━━━━━ Dataset content ━━━━━
--- src/rtl/irq_hub.sv ---
module irq_hub
  import irq_pkg::*;
#(
  parameter int                 PORT_W      = 8,
  parameter int                 CHG_LO      = 4,
  parameter int                 SYNC_STAGES = 2,
  parameter int                 ADDR_W      = 13,
  parameter logic [ADDR_W-1:0]  VEC_ADDR    = 'd4
) (
  input  logic              clk,
  input  logic              rst_n,
  input  logic              ext_pin,
  input  logic              tmr_ovf,
  input  logic [PORT_W-1:0] port_in,
  input  logic              port_rd,
  input  logic              nvm_done,
  input  logic              ctl_we,
  input  logic [CTL_W-1:0]  ctl_wdata,
  output logic [CTL_W-1:0]  ctl_rdata,
  input  logic              vec_take,
  input  logic              irq_ret,
  output logic              irq_req,
  output logic              wake_req,
  output logic [ADDR_W-1:0] vec_addr
);
  logic            ext_hit;
  logic            chg_hit;
  logic [NSRC-1:0] src_evt;
  logic [CTL_W-1:0] ctl_q;

  irq_edge_sync #(.STAGES(SYNC_STAGES)) u_ext (
    .clk(clk), .rst_n(rst_n), .pin(ext_pin),
    .rise_sel(ctl_q[EDGE_BIT]), .hit(ext_hit)
  );

  irq_chg_det #(.PORT_W(PORT_W), .LO(CHG_LO)) u_chg (
    .clk(clk), .rst_n(rst_n), .port_in(port_in),
    .port_rd(port_rd), .mism(chg_hit)
  );

  always_comb begin
    src_evt          = '0;
    src_evt[SRC_EXT] = ext_hit;
    src_evt[SRC_TMR] = tmr_ovf;
    src_evt[SRC_CHG] = chg_hit;
    src_evt[SRC_NVM] = nvm_done;
  end

  irq_flags u_flg (
    .clk(clk), .rst_n(rst_n), .evt(src_evt), .we(ctl_we),
    .wdata(ctl_wdata), .take(vec_take), .ret(irq_ret), .ctl_q(ctl_q)
  );

  assign ctl_rdata = ctl_q;
  assign irq_req   = req_of(ctl_q[FLG_LSB +: NSRC], ctl_q[EN_LSB +: NSRC],
                            ctl_q[GIE_BIT]);
  assign wake_req  = armed_any(ctl_q[FLG_LSB +: NSRC], ctl_q[EN_LSB +: NSRC]);
  assign vec_addr  = VEC_ADDR;
endmodule

--- config.mk ---
export PLATFORM = sky130hd
export DESIGN_NAME = irq_hub
export DESIGN_NICKNAME = d
export VERILOG_FILES = /design/src/rtl/irq_pkg.sv /design/src/rtl/irq_edge_sync.sv /design/src/rtl/irq_chg_det.sv /design/src/rtl/irq_flags.sv /design/src/rtl/irq_hub.sv
export SDC_FILE = /design/constraint.sdc
export NUM_CORES = 1
export LEC_CHECK = 0
export ABC_AREA = 1
export BUFFER_PORTS_ARGS = -buffer_cell sky130_fd_sc_hd__buf_2
export CAP_MARGIN = 20
export CORE_MARGIN = 2
export CORE_UTILIZATION = 35
export DETAILED_ROUTE_END_ITERATION = 16
export PLACE_DENSITY = 0.72
export REMOVE_ABC_BUFFERS = 1
export SYNTH_ARGS = -nofsm -noshare
export SYNTH_HDL_FRONTEND = slang
export SYNTH_SLANG_ARGS = --single-unit
--- constraint.sdc ---
create_clock -name clk -period 1.2 [get_ports clk]
set_input_delay 0.36 -clock clk [delete_from_list [all_inputs] [get_ports clk]]
set_output_delay 0.36 -clock clk [all_outputs]
set_load 0.05 [all_outputs]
━━━━━
=== Task brief ===
Restate the records, all of them, precisely as written.

=== Your solution ===
--- src/rtl/irq_hub.sv ---
module irq_hub
  import irq_pkg::*;
#(
  parameter int                 PORT_W      = 8,
  parameter int                 CHG_LO      = 4,
  parameter int                 SYNC_STAGES = 2,
  parameter int                 ADDR_W      = 13,
  parameter logic [ADDR_W-1:0]  VEC_ADDR    = 'd4
) (
  input  logic              clk,
  input  logic              rst_n,
  input  logic              ext_pin,
  input  logic              tmr_ovf,
  input  logic [PORT_W-1:0] port_in,
  input  logic              port_rd,
  input  logic              nvm_done,
  input  logic              ctl_we,
  input  logic [CTL_W-1:0]  ctl_wdata,
  output logic [CTL_W-1:0]  ctl_rdata,
  input  logic              vec_take,
  input  logic              irq_ret,
  output logic              irq_req,
  output logic              wake_req,
  output logic [ADDR_W-1:0] vec_addr
);
  logic            ext_hit;
  logic            chg_hit;
  logic [NSRC-1:0] src_evt;
  logic [CTL_W-1:0] ctl_q;

  irq_edge_sync #(.STAGES(SYNC_STAGES)) u_ext (
    .clk(clk), .rst_n(rst_n), .pin(ext_pin),
    .rise_sel(ctl_q[EDGE_BIT]), .hit(ext_hit)
  );

  irq_chg_det #(.PORT_W(PORT_W), .LO(CHG_LO)) u_chg (
    .clk(clk), .rst_n(rst_n), .port_in(port_in),
    .port_rd(port_rd), .mism(chg_hit)
  );

  always_comb begin
    src_evt          = '0;
    src_evt[SRC_EXT] = ext_hit;
    src_evt[SRC_TMR] = tmr_ovf;
    src_evt[SRC_CHG] = chg_hit;
    src_evt[SRC_NVM] = nvm_done;
  end

  irq_flags u_flg (
    .clk(clk), .rst_n(rst_n), .evt(src_evt), .we(ctl_we),
    .wdata(ctl_wdata), .take(vec_take), .ret(irq_ret), .ctl_q(ctl_q)
  );

  assign ctl_rdata = ctl_q;
  assign irq_req   = req_of(ctl_q[FLG_LSB +: NSRC], ctl_q[EN_LSB +: NSRC],
                            ctl_q[GIE_BIT]);
  assign wake_req  = armed_any(ctl_q[FLG_LSB +: NSRC], ctl_q[EN_LSB +: NSRC]);
  assign vec_addr  = VEC_ADDR;
endmodule

--- config.mk ---
export PLATFORM = sky130hd
export DESIGN_NAME = irq_hub
export DESIGN_NICKNAME = d
export VERILOG_FILES = /design/src/rtl/irq_pkg.sv /design/src/rtl/irq_edge_sync.sv /design/src/rtl/irq_chg_det.sv /design/src/rtl/irq_flags.sv /design/src/rtl/irq_hub.sv
export SDC_FILE = /design/constraint.sdc
export NUM_CORES = 1
export LEC_CHECK = 0
export ABC_AREA = 1
export BUFFER_PORTS_ARGS = -buffer_cell sky130_fd_sc_hd__buf_2
export CAP_MARGIN = 20
export CORE_MARGIN = 2
export CORE_UTILIZATION = 35
export DETAILED_ROUTE_END_ITERATION = 16
export PLACE_DENSITY = 0.72
export REMOVE_ABC_BUFFERS = 1
export SYNTH_ARGS = -nofsm -noshare
export SYNTH_HDL_FRONTEND = slang
export SYNTH_SLANG_ARGS = --single-unit
--- constraint.sdc ---
create_clock -name clk -period 1.2 [get_ports clk]
set_input_delay 0.36 -clock clk [delete_from_list [all_inputs] [get_ports clk]]
set_output_delay 0.36 -clock clk [all_outputs]
set_load 0.05 [all_outputs]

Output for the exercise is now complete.